======== Information supplied
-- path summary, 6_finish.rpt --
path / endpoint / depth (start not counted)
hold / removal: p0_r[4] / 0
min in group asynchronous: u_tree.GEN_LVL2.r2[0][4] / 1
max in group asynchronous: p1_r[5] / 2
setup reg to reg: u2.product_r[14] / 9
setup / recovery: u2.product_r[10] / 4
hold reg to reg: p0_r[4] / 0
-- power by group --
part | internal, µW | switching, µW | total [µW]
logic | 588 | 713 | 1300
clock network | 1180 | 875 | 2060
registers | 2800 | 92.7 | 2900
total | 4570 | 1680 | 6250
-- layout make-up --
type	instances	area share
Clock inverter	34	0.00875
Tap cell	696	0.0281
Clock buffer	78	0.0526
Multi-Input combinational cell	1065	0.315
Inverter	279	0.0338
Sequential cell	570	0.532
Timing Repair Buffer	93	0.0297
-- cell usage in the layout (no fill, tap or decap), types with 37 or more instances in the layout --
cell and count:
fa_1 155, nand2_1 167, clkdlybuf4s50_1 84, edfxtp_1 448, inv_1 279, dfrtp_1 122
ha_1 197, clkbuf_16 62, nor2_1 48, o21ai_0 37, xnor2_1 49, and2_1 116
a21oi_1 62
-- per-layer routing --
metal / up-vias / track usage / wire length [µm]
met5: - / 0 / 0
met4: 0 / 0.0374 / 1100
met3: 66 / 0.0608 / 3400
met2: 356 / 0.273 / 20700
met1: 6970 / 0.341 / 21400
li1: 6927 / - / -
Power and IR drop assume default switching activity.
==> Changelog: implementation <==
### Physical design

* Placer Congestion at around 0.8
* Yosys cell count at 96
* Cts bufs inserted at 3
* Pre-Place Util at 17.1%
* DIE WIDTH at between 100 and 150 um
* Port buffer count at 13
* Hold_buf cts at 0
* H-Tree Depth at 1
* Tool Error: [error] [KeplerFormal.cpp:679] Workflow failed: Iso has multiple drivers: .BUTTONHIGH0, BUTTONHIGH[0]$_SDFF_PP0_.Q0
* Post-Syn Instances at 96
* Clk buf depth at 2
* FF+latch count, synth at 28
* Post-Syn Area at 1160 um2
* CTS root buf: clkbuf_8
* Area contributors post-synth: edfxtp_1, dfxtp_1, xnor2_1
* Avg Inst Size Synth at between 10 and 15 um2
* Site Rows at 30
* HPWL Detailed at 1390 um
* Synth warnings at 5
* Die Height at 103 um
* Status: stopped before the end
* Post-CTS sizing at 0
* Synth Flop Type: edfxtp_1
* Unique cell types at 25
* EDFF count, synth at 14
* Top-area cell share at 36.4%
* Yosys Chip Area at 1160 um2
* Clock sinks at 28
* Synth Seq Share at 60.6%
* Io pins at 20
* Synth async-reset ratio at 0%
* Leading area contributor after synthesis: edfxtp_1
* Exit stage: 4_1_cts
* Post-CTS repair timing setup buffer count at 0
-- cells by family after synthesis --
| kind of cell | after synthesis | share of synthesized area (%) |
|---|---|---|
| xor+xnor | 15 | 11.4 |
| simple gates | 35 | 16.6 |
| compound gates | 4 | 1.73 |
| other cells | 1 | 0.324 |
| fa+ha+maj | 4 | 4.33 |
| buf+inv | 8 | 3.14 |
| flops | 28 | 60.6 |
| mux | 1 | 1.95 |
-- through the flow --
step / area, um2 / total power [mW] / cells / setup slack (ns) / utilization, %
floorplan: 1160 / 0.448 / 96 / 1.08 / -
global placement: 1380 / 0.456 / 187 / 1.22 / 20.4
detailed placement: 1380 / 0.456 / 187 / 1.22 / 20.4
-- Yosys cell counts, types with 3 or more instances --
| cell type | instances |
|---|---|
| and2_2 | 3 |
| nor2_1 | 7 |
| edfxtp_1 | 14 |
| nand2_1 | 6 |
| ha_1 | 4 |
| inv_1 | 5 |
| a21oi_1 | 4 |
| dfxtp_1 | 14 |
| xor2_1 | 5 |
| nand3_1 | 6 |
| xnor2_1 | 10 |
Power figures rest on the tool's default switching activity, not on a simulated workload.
[flow/design.v]
module D_flip_flop_AR(Q, D, clk, rst);
	output Q;
	input D, clk, rst;
	reg Q;
	always @(posedge clk or negedge rst)
		if (!rst) Q <= 1'b0;
		else Q <= D;
endmodule
module Lab3_Sequence_Recognizer_structure (input x, clock, reset, output z);
	wire A, B, C;
	wire DA, DB, DC;
	assign DA = ((~C) & x) | (B & C & (~x));
	assign DB = (A & (~C) & (~x)) | (B & (~C) & (~x)) | (C & x);
	assign DC = (~x);
	assign z = (B & (~C) & (~x)) | (A & C & x);
	D_flip_flop_AR MA(A, DA, clock, reset);
	D_flip_flop_AR MB(B, DB, clock, reset);
	D_flip_flop_AR MC(C, DC, clock, reset);
endmodule
[flow/run.sh]
#!/bin/bash
# OpenROAD 26Q1-2900-gdf79404cd8, Yosys 0.63+post, stock flow scripts
make -C /OpenROAD-flow-scripts/flow DESIGN_CONFIG=/design/flow/config.mk WORK_HOME=/design/flow/orfs finish
[flow/config.mk]
export PLATFORM = sky130hd
export DESIGN_NAME = Lab3_Sequence_Recognizer_structure
export DESIGN_NICKNAME = Lab3_Sequence_Recognizer_structure
export VERILOG_FILES = /design/flow/design.v
export SDC_FILE = /design/flow/constraint.sdc
export NUM_CORES = 4
export LEC_CHECK = 1
export CORE_AREA = 10 10 70 70
export DIE_AREA = 0 0 80 80
[flow/constraint.sdc]
current_design Lab3_Sequence_Recognizer_structure

set clk_period 1.2
set clk_io_pct 0.2

create_clock -name clk0 -period $clk_period [get_ports {clock}]

set non_clock_inputs [all_inputs -no_clocks]
set_input_delay [expr $clk_period * $clk_io_pct] -clock clk0 $non_clock_inputs
set_output_delay [expr $clk_period * $clk_io_pct] -clock clk0 [all_outputs]
==> reports/results.ini <==
[status]
status=completed

[pwr]
clockPowerShare_pct=53.4
cellLeakagePower_nw=0.113
p_int_mw=0.258
power_density_nw_per_um2=1220
vdd_drop_max_uv=120
power.share.switching_pct=20.9
comb_power_share_pct=11.5
seq_power_share_pct=35.2
power.switching_mw=0.0683

[cells_and_area]
lay_top_count=buf_4
instances_no_fill=68
fillers=411
final_util_pct=7.80
syn_to_final_growth_pct=120
layout.area.comb_um2=50.0
drive_gt1_share_pct=40.9
seq_area_um2=75.1
mostFrequentLayoutCells=4 x buf_4, 3 x dfrtp_1, 3 x clkbuf_4, 2 x o21ai_1

[place]
place_congestion=0.583
portBuffers=3
dpl.cell_count=62
dpl_worst_slack_ns=-0.564

[routing]
drt_iter0_markers=11
n_antenna_cell=0
wl_met2_um=151
routedWlPerCell_um=4.91
detail_route.first_pass.iterations=2
top_layer_used=met3
drc=0
via_per_inst=1.72
vias=117
ant_nets=0
drt-met1-wl_um=138
wl_um=334
wl_met3_um=43

[synth]
synth.area.top_cells=dfrtp_1 62%, mux2i_1 8.2%, o21ai_1 8.2%
yosysUniqueCellTypes=8
yosys_warnings=1
synth_top_cell_by_area=dfrtp_1
top_logic_kind=AND-OR/OR-AND gates
synth_seq_share_pct=61.9
ys.flops=3
adder_share_pct=0
ys_cells=11
syn_avg_cell_area_um2=11.0
synth_area_um2=121
synthAoiAreaFrac_pct=14.4
yosysTopAreaCellShare_pct=61.9
ys_area_um2=121
xor_share_pct=0
simple_gate_area_share_pct=12.4
syn_inst=11
mux_share_pct=8.25

[sta]
period_used_pct=92.9
rsz0062_at_grt=no
timing.setup.tns_ns=0
max_slew.worst_pin.slew_ns=0.163
final.min_clock_period_ns=1.12
worst_clock_skew_ns=0.00165
fmax_mhz=897
setup_violations=0
setup_ws_ns=0.0846
relSlewSlack_pct=89.1
slew_viol_final=0
hold_violations=0

[clock_tree]
cts_made_buffers=3
clock-sinks=3
clk_latency_ns=0.23
cts_root_buffer=clkbuf_4
hold_buffers=0
clk_path_buf_depth=2
ctsHtreeMaxLevel=1
cts_tree=yes
clk_pin_slew_ns=0.04

[die]
rows=21
die_h_um=80
chipArea_um2=6400
fp.coreArea_um2=3420
fp_util_pct=3.55
die_w_um=80
io_pins=4

[worst_setup_path]
path_depth=4
crit_fanout=5
r2r-end=MA.Q$_DFF_PN0_
ff2ff_path_depth=4
r2r_start=MB.Q$_DFF_PN0_
arrival_ns=0.88
crit_family=buffers and inverters
worstSetupEndpointType=output port
slowest_delay_ns=0.28
path_cells=dlygate4sd2_1 -> nand2b_4 -> o21ai_1 -> buf_2
cp_num_buf_inv=2
worstPathRequired_ns=0.96
cp_slowest_cell=dlygate4sd2_1
critPathCapture=z
crit_type=input port to output port
reg2reg_slack_ns=0.32
crit_start=x
start_kind=input port

[global_routing]
grt_overflow=0
grt_max_degree=6
grt_pass1_wl_um=517
antenna_found_initial=0
grt_usage_pct=1.18
grt_pass1_vias=134

[job]
maxCapViolCount=0
log.warning_count=25

[min_path]
hp-class=input port to asynchronous set/reset pin
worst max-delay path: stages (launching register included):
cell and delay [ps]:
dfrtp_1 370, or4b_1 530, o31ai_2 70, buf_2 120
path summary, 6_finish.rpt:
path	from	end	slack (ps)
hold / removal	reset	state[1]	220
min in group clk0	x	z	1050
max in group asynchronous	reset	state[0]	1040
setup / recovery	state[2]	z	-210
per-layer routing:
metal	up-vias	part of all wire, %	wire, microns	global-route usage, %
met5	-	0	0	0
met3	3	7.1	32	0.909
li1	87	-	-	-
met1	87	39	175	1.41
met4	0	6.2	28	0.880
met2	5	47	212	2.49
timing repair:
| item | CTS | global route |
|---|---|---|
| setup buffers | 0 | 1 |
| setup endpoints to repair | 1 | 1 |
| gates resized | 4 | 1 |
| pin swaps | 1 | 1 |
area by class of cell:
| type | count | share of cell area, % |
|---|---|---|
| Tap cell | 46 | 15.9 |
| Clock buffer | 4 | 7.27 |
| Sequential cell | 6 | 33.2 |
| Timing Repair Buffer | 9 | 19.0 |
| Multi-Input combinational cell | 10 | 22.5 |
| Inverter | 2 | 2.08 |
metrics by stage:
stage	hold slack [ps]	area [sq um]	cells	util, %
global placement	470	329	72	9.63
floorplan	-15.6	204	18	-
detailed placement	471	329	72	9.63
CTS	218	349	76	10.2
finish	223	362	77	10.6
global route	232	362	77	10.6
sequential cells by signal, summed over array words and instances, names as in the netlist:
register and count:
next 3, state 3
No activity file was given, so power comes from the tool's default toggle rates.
$ cat ./design.v
module Game_Controller(Password_Enter, Passed, Load_P1_In, RNG_Gen_In, Load_P1_Out, RNG_Gen_Out, clk, rst, 
                       Timer_enable, Timer_reconfig, DigitTime_Out);	
 input Password_Enter, Passed, Load_P1_In, RNG_Gen_In;
 input DigitTime_Out;
 output Load_P1_Out, RNG_Gen_Out;
 output Timer_enable, Timer_reconfig;
 input clk, rst;
 reg Load_P1_Out, RNG_Gen_Out;
 reg Timer_enable, Timer_reconfig;
 parameter Initial=1, Reconfig_Timer=2, Wait_For_Game_Start=3, Game_Play=4, Game_Over=5;
 reg [3:0]State;
 always@(posedge clk)begin
  if(rst==1'b0)begin
      Load_P1_Out<=1'b0; RNG_Gen_Out<=1'b1; Timer_enable<=1'b0; Timer_reconfig<=1'b0;
      State<=Initial; 
     end
   else
     begin
        case(State)
          Initial:begin
              Load_P1_Out<=1'b0; RNG_Gen_Out<=1'b1; Timer_enable<=1'b0; Timer_reconfig<=1'b0;
               if(Passed==1'b1)begin
                  State<=Reconfig_Timer;
                  end
               else
                  begin
                  State<=Initial;
                  end
          end
          Reconfig_Timer:begin
             Timer_reconfig<=1'b1;
	          State<=Wait_For_Game_Start;	
          end
	       Wait_For_Game_Start:begin
             Timer_reconfig<=1'b0;
	          if(Password_Enter==1'b1)begin
		            Timer_enable<=1'b1;
	               State<=Game_Play;
	          end
	          else begin
                State<=Wait_For_Game_Start;
	          end
	      end
         Game_Play:begin
	          Load_P1_Out<=Load_P1_In; RNG_Gen_Out<=RNG_Gen_In;
	          if(DigitTime_Out==1'b1)begin
						State<=Game_Over;
				 end
	          else begin
		          State<=Game_Play;
		       end
	     end
        Game_Over:begin
	          Timer_enable<=1'b0; Load_P1_Out<=1'b0; RNG_Gen_Out<=1'b1;
	          if(Password_Enter==1'b1)begin
		          State<=Reconfig_Timer;
		       end
	          else begin
		          State<=Game_Over;
		       end
	    end  
       default:begin
              Load_P1_Out<=1'b0; RNG_Gen_Out<=1'b1; Timer_enable<=1'b0; Timer_reconfig<=1'b0;
              State<=Initial;
       end
     endcase
   end
 end
endmodule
================
■ **What you need to do**
The answer must be all the lines above that hold the word "with".

■ **Task solution**
-- cell usage in the layout (no fill, tap or decap), types with 37 or more instances in the layout --
-- Yosys cell counts, types with 3 or more instances --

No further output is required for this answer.